⟨
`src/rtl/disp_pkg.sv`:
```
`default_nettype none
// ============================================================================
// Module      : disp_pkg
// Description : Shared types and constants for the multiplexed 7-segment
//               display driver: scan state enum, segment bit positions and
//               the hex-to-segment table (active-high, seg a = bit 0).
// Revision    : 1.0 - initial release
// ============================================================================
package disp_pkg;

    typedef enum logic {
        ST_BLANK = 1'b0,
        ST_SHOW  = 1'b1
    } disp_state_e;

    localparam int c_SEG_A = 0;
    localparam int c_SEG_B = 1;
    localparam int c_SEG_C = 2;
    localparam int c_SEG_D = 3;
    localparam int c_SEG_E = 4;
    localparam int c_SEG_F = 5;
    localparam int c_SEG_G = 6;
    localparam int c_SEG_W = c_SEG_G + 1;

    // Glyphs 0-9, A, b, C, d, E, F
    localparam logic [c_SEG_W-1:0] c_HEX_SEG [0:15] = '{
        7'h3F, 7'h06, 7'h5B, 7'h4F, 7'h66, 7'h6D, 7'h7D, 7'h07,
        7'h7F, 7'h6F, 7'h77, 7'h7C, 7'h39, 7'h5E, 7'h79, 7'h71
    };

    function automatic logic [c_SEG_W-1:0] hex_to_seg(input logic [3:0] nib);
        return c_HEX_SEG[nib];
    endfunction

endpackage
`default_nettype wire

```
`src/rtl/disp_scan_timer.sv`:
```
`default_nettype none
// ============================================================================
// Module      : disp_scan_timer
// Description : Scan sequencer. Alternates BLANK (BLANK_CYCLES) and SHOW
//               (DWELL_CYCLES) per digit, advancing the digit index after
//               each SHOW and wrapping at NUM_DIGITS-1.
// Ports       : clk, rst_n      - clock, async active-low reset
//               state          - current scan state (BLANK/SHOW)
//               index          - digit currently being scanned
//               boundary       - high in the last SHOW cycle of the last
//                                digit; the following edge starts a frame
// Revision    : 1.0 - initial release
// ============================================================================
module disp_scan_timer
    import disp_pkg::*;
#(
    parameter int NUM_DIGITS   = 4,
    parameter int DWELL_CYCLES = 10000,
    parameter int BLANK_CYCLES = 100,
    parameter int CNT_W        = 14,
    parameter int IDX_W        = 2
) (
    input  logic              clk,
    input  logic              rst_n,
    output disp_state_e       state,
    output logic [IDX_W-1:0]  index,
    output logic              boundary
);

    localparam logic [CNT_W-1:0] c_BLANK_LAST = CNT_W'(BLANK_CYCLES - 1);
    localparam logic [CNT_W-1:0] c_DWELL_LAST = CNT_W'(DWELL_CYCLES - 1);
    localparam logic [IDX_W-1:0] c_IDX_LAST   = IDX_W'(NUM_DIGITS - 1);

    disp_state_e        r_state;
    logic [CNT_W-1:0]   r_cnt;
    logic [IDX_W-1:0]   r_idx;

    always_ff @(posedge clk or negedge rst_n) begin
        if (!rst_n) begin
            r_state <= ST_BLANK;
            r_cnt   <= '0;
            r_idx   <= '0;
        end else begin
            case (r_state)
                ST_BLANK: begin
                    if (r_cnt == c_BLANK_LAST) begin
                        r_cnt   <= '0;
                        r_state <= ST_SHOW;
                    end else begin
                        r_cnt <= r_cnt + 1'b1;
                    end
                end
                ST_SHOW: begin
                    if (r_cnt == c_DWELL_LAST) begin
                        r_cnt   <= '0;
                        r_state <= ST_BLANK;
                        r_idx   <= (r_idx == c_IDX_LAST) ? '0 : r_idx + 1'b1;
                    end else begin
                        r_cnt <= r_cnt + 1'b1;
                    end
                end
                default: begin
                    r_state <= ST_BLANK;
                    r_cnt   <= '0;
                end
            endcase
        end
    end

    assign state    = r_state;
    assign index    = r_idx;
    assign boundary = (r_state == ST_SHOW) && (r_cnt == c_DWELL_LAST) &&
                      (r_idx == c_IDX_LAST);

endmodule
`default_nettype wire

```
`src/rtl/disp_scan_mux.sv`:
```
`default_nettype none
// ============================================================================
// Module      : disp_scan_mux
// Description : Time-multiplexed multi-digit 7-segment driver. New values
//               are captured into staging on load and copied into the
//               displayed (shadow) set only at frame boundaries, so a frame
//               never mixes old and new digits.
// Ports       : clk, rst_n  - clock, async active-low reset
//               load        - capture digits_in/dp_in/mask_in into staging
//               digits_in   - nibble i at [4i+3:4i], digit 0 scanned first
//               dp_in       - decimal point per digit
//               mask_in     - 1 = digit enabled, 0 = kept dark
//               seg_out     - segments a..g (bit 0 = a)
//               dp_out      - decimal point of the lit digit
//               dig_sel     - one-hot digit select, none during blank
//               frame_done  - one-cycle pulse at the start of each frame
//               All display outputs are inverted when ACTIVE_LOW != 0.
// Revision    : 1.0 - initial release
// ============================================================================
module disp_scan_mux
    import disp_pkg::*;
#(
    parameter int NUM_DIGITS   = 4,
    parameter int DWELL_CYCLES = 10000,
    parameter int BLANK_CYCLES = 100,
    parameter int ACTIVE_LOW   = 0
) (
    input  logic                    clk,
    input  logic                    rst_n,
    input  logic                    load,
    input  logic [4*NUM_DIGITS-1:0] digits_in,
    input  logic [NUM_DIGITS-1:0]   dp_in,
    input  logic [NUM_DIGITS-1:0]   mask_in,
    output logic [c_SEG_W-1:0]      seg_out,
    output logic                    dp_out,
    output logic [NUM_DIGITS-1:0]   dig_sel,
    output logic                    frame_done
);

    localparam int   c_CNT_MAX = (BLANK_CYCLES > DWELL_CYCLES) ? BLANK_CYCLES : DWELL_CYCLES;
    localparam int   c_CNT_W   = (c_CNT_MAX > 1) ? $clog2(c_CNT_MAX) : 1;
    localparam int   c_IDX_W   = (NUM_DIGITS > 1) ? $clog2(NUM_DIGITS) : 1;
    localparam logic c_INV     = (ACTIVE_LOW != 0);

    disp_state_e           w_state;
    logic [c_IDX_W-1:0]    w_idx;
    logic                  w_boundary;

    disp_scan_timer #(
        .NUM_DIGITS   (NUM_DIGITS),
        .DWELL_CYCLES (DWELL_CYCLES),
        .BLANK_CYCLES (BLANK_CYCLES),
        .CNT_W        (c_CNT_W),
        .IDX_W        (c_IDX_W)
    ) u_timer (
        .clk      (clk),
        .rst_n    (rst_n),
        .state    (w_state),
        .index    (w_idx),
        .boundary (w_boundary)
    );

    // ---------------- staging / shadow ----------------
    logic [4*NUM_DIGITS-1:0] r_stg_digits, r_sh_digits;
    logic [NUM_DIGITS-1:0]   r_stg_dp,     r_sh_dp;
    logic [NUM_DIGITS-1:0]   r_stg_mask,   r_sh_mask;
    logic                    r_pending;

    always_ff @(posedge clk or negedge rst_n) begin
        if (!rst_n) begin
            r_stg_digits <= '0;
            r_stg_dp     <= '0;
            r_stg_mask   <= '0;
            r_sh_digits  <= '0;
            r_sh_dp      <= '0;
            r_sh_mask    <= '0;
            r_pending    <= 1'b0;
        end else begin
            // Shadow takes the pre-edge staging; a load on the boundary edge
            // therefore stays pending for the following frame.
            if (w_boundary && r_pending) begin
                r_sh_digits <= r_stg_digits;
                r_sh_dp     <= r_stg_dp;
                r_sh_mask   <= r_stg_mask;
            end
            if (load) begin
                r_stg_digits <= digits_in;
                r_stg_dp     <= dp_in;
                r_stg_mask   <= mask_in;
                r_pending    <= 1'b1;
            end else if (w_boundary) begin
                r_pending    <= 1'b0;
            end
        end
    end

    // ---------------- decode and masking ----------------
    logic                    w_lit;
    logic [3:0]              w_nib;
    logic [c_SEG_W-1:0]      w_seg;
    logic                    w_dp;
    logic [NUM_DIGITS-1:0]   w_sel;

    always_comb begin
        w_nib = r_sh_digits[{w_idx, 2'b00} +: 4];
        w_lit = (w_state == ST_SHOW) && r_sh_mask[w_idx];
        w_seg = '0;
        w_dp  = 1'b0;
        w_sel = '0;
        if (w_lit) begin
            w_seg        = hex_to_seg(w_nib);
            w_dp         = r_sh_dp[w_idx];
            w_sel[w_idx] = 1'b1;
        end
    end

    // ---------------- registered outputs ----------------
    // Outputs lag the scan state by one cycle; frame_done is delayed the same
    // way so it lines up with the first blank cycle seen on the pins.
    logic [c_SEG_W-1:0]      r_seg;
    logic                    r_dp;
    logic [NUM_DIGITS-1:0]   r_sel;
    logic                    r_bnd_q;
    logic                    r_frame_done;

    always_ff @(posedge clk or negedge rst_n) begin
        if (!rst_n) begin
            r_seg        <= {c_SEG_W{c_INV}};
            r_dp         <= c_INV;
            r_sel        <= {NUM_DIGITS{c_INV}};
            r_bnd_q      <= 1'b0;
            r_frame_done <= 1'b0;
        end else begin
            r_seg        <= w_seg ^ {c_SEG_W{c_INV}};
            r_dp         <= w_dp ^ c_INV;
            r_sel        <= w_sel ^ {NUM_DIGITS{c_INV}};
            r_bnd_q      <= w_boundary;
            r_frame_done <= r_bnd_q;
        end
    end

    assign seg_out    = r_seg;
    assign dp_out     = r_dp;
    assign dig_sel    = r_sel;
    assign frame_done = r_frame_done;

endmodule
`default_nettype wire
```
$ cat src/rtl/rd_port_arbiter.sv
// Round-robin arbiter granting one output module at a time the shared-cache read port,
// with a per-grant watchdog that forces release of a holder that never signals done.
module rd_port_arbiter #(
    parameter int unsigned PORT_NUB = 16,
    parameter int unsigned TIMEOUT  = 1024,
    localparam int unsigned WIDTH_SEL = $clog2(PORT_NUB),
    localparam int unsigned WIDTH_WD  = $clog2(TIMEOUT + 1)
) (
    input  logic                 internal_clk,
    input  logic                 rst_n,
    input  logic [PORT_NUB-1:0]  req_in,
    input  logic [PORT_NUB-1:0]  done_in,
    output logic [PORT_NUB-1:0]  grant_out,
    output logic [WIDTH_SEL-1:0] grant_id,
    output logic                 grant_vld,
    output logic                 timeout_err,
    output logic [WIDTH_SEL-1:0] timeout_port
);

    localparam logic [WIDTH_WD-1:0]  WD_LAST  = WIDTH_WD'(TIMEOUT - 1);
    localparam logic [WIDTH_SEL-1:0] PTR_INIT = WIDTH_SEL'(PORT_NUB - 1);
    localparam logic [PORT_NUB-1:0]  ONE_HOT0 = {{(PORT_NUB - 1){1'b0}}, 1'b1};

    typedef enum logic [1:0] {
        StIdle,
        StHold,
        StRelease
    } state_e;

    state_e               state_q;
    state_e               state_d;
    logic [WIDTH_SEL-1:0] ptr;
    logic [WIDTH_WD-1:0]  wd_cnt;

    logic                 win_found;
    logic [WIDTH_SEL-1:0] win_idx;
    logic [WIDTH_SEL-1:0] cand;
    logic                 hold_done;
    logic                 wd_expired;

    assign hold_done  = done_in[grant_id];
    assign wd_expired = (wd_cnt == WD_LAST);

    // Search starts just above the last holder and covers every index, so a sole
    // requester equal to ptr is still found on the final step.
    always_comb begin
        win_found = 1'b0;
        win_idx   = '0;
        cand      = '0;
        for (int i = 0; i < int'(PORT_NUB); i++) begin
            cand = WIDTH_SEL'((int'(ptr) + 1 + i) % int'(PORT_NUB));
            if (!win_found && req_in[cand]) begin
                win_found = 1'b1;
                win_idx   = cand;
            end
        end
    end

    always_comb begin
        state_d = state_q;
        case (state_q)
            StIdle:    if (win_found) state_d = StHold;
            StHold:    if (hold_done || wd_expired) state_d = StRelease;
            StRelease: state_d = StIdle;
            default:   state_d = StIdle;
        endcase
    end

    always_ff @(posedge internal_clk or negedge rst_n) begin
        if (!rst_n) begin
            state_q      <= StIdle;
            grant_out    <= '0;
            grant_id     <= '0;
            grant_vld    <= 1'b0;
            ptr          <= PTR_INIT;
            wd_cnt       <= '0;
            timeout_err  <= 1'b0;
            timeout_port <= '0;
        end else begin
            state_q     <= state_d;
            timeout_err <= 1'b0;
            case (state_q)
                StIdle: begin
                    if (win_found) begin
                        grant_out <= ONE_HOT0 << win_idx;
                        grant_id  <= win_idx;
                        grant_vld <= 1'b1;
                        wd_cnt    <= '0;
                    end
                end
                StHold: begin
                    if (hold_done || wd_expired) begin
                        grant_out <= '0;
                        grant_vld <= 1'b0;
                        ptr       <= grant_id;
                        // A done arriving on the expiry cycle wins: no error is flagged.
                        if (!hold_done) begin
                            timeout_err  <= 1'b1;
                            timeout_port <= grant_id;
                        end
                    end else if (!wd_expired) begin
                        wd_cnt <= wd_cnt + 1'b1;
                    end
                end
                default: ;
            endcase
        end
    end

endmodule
⟩
Count how many lines in the listing contain the string "high". Only that number should be given.

# ANSWER FOR THIS EXERCISE:
2